After a careful consideration of the voluminous affidavits and exhibits the court is of the view that it is not warranted as a matter of law in finding that the charges preferred against petitioner are legally insufficient and do not constitute, if proven, "good cause", and in granting the relief sought by petitioner. Paragraph 12 of the employment agreement entered into by and between the parties provides, inter alia, that petitioner "shall be subject to discharge for good cause"; that "the Board shall not arbitrarily or capriciously dismiss him"; that petitioner shall receive a "fair and impartial hearing before the Board" (emphasis supplied), and that the "hearing shall be conducted in executive session and stenographic record of the proceedings shall be made". Needless to say, this court cannot on the conflicting papers resolve the issues presented on this application, to wit, neglect of duty, insubordination and conduct unbecoming a chief school officer, on the one hand, and impartiality on the part of the board, prejudgment, personal bitterness, bias, animosity, vindictiveness, etc., on the other hand. This court cannot weigh the credibility of the affidavits and the controversy which has arisen between these parties can only be resolved and composed at the "fair and impartial hearing" which the board had scheduled for November 9, 1976, and which was stayed at the instance of petitioner the day before by the commencement of this proceeding. Whether or not petitioner would have had or will have a "fair and impartial hearing" is a matter which cannot be determined at this juncture. The board has stated in its papers that those members who have preferred the charges will not sit and hear the evidence and participate at the hearing. Aside from the fact that the parties agreed in Paragraph 12 of the employment agreement that the hearing was to be "before the Board", petitioner has presented nothing which indicates that such provision violates his rights to due process and equal protection of the laws. Respondent board is, therefore, the proper body to conduct the hearing (see Matter of Gray v Board of Educ., 42 A.D.2d 742) pursuant to said contractual provision.

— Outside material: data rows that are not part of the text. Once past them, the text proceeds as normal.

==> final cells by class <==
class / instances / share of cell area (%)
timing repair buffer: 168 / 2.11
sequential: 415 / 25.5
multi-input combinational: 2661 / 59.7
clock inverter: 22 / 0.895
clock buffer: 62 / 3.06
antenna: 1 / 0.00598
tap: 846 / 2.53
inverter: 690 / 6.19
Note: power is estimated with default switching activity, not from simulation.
File: src/hdl/lru_key_value_cache_unit.sv
// ----------------------------------------------------------------------------
// lru_key_value_cache_unit
// Fully associative LRU key/value cache, top level.
// ----------------------------------------------------------------------------
// Each request item gives a key and a fill value and yields one result item:
// a hit returns the stored value and makes the entry most recent; a miss
// stores the key with the fill value as most recent, evicting the least
// recent entry when all entries are in use. An item passes the compare state,
// for the parallel key compare against every entry, then the update state,
// for the rank update and state commit; the next item is accepted in the
// update state while the result register is free. The result register holds
// while the output is stalled; a new item is still taken and waits in its
// update cycle until the register frees.
module lru_key_value_cache_unit
    import lrukv_pkg::*;
#(
    parameter int NUM_ENTRIES = DEF_NUM_ENTRIES,
    parameter int KEY_BITS    = DEF_KEY_BITS,
    parameter int VALUE_BITS  = DEF_VALUE_BITS
) (
    input  logic i_clk,
    input  logic i_rst_n,
    input  logic i_req_valid,
    output logic o_req_stall,
    input  t_req i_req,
    output logic o_rsp_valid,
    input  logic i_rsp_stall,
    output t_rsp o_rsp
);

    t_cmd    cmd;
    t_status status;

    lrukv_ctrl u_ctrl (
        .i_clk       (i_clk),
        .i_rst_n     (i_rst_n),
        .i_req_valid (i_req_valid),
        .i_status    (status),
        .o_cmd       (cmd),
        .o_req_stall (o_req_stall)
    );

    lrukv_dp #(
        .NUM_ENTRIES (NUM_ENTRIES),
        .KEY_BITS    (KEY_BITS),
        .VALUE_BITS  (VALUE_BITS)
    ) u_dp (
        .i_clk       (i_clk),
        .i_rst_n     (i_rst_n),
        .i_req       (i_req),
        .i_cmd       (cmd),
        .i_rsp_stall (i_rsp_stall),
        .o_status    (status),
        .o_rsp_valid (o_rsp_valid),
        .o_rsp       (o_rsp)
    );

`ifndef SYNTH
    a_capture_then_lookup: assert property (@(posedge i_clk) disable iff (!i_rst_n)
        (i_rst_n && cmd.capture) |=> cmd.lookup)
        else $error("captured item not followed by compare cycle");

    a_single_lookup: assert property (@(posedge i_clk) disable iff (!i_rst_n)
        cmd.lookup |=> !cmd.lookup)
        else $error("compare cycle repeated");

    a_commit_loads_rsp: assert property (@(posedge i_clk) disable iff (!i_rst_n)
        (i_rst_n && cmd.commit) |=> o_rsp_valid)
        else $error("commit did not present a result");
`endif

endmodule

File: config.mk
export PLATFORM = sky130hd
export DESIGN_NAME = lru_key_value_cache_unit
export DESIGN_NICKNAME = d
export VERILOG_FILES = /design/src/hdl/lrukv_pkg.sv /design/src/hdl/lrukv_ctrl.sv /design/src/hdl/lrukv_dp.sv /design/src/hdl/lru_key_value_cache_unit.sv
export SDC_FILE = /design/constraint.sdc
export NUM_CORES = 2
export LEC_CHECK = 0
export BUFFER_PORTS_ARGS = -buffer_cell sky130_fd_sc_hd__buf_4
export CORE_UTILIZATION = 65
export CTS_CLUSTER_SIZE = 16
export DETAILED_ROUTE_END_ITERATION = 8
export PLACE_DENSITY = 0.91
export SYNTH_ARGS = -nofsm -noshare
export SYNTH_HDL_FRONTEND = slang
export SYNTH_SLANG_ARGS = --single-unit
File: constraint.sdc
create_clock -name i_clk -period 14.9 [get_ports i_clk]
set_input_delay 0.745 -clock i_clk [delete_from_list [all_inputs] [get_ports i_clk]]
set_output_delay 0.745 -clock i_clk [all_outputs]
set_load 0.02 [all_outputs]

While the employment agreement (Paragraph 12) provides that petitioner "shall be subject to discharge for good cause", no provision is made therein for a suspension pending the hearing. However, the court is of the opinion that since petitioner is subject to discharge for good cause, implicit in this contractual agreement is the right, under proper circumstances, of the board to suspend petitioner pending the hearing on the charges. "The power of suspension is essential to the sound administration of the public school system" (Matter of Jerry v Board of Educ., 35 N.Y.2d 534, 541). Whether or not such suspension may be accompanied without compensation presents another matter. Here, it appears from the papers that when petitioner was suspended on August 25, 1976, it was with pay. The papers indicate that the board sought an early hearing date and recommended several dates in October, 1976 for the hearing, but that in the absence of any response from petitioner, the board finally advised petitioner under date of October 26, 1976, that the hearing would be scheduled for November 9, 1976, at 7:30 P.M., or alternatively (by letter of Oct. 29, 1976), for five other days in November. Instead of appearing for such hearing, petitioner commenced this proceeding and obtained the order of Mr. Justice CERRATO staying such hearing. It was not until such stay was obtained that the board felt that it was necessary and proper to suspend petitioner's pay in order to avoid a long and drawn out delay. Under the circumstances in this case, the court is of the view that petitioner's payless suspension is not unreasonable pending the hearing to which petitioner is entitled and which the board is anxious to afford him. It is now January 13, 1977, and petitioner still has not had the hearing due to no fault on the part of the board.
In sum, then, this court vacates the temporary stay contained in the order to show cause dated November 8, 1976, and directs that the parties proceed with the hearing provided for in paragraph 12 of the November 9, 1972 agreement, on a date to be fixed by the board in writing not later than 20 days from the receipt of a copy of this order with notice of entry thereof.